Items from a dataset
□ □ □ □ □

===== src/rtl/polygon_window_clipper_core.sv =====
`timescale 1ns / 1ps
// ----------------------------------------------------------------------------
// polygon_window_clipper_core
// clips a polygon, one vertex per beat, against an axis-aligned window
// ----------------------------------------------------------------------------
// Usage:
//   vertices go in through push/full; a beat is taken when push is high and
//   full is low. final_vertex on a beat closes the polygon.
//   results come out through empty/pop; the oldest result sits on the ports
//   while empty is low and leaves on a clock with pop high.
//   the window registers are written through cfg_we/cfg_index/cfg_data; the
//   user writes them only while the block is idle, the block does not enforce it.
// Flow:
//   a 4-deep input queue takes vertices while the clip engine works.
//   a vertex is dropped at a boundary stage or passes all four stages and is
//   emitted; each edge crossing goes through the shared multiply and
//   bit-serial divide unit.
//   a result is held until the next one or the end of its vertex is known,
//   then enters the output queue and reaches the ports behind older results.
// Reset: rst clears queues, stage memory, count and the window to defaults.
// Stall: a full output queue holds the engine; the input queue then fills
//   and full rises.
// ----------------------------------------------------------------------------
module polygon_window_clipper_core #(
  parameter int COORD_BITS = pwc_pkg::COORD_BITS_DEF,
  parameter int COUNT_BITS = pwc_pkg::COUNT_BITS_DEF
) (
  input  logic                            clk,
  input  logic                            rst,
  // configuration
  input  logic                            cfg_we,
  input  logic [pwc_pkg::CFG_IDX_BITS-1:0] cfg_index,
  input  logic [COORD_BITS-1:0]           cfg_data,
  // vertex input
  input  logic                            push,
  output logic                            full,
  input  logic [COORD_BITS-1:0]           vertex_x,
  input  logic [COORD_BITS-1:0]           vertex_y,
  input  logic                            final_vertex,
  // result output
  output logic                            empty,
  input  logic                            pop,
  output logic [COORD_BITS-1:0]           out_x,
  output logic [COORD_BITS-1:0]           out_y,
  output logic                            has_vertex,
  output logic                            run_last,
  output logic                            polygon_done,
  output logic [COUNT_BITS-1:0]           vertex_count
);
  import pwc_pkg::*;

  localparam int IW = 2 * COORD_BITS + 1;
  localparam int OW = 2 * COORD_BITS + COUNT_BITS + 3;

  logic [COORD_BITS-1:0] win_x_min;
  logic [COORD_BITS-1:0] win_y_min;
  logic [COORD_BITS-1:0] win_x_max;
  logic [COORD_BITS-1:0] win_y_max;

  logic [IW-1:0]         in_rdata;
  logic                  in_empty;
  logic                  in_pop;
  logic                  out_full;
  logic                  out_push;
  logic [OW-1:0]         out_wdata;
  logic [OW-1:0]         out_rdata;

  // window registers
  always_ff @(posedge clk) begin
    if (rst) begin
      win_x_min <= '0;
      win_y_min <= '0;
      win_x_max <= {1'b0, {(COORD_BITS-1){1'b1}}};
      win_y_max <= {1'b0, {(COORD_BITS-1){1'b1}}};
    end else if (cfg_we) begin
      unique case (cfg_index)
        REG_X_MIN: win_x_min <= cfg_data;
        REG_Y_MIN: win_y_min <= cfg_data;
        REG_X_MAX: win_x_max <= cfg_data;
        default:   win_y_max <= cfg_data;
      endcase
    end
  end

  // front: vertex queue
  pwc_fifo #(.WIDTH(IW), .DEPTH(IN_DEPTH)) u_in_q (
    .clk   (clk),
    .rst   (rst),
    .push  (push),
    .wdata ({final_vertex, vertex_x, vertex_y}),
    .full  (full),
    .pop   (in_pop),
    .rdata (in_rdata),
    .empty (in_empty)
  );

  // back: clip engine
  pwc_engine #(.COORD_BITS(COORD_BITS), .COUNT_BITS(COUNT_BITS)) u_engine (
    .clk       (clk),
    .rst       (rst),
    .win_x_min (win_x_min),
    .win_y_min (win_y_min),
    .win_x_max (win_x_max),
    .win_y_max (win_y_max),
    .in_empty  (in_empty),
    .in_x      (in_rdata[2*COORD_BITS-1:COORD_BITS]),
    .in_y      (in_rdata[COORD_BITS-1:0]),
    .in_final  (in_rdata[IW-1]),
    .in_pop    (in_pop),
    .out_full  (out_full),
    .out_push  (out_push),
    .out_data  (out_wdata)
  );

  // result queue
  pwc_fifo #(.WIDTH(OW), .DEPTH(OUT_DEPTH)) u_out_q (
    .clk   (clk),
    .rst   (rst),
    .push  (out_push),
    .wdata (out_wdata),
    .full  (out_full),
    .pop   (pop),
    .rdata (out_rdata),
    .empty (empty)
  );

  assign out_x        = out_rdata[OW-1:OW-COORD_BITS];
  assign out_y        = out_rdata[OW-COORD_BITS-1:COUNT_BITS+3];
  assign has_vertex   = out_rdata[COUNT_BITS+2];
  assign run_last     = out_rdata[COUNT_BITS+1];
  assign polygon_done = out_rdata[COUNT_BITS];
  assign vertex_count = out_rdata[COUNT_BITS-1:0];

endmodule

□ □ □ □ □

ASSIGNMENT —
Where a line of the entries contains the word "vertices", copy that line.

RESULT BELOW —
//   vertices go in through push/full; a beat is taken when push is high and
//   a 4-deep input queue takes vertices while the clip engine works.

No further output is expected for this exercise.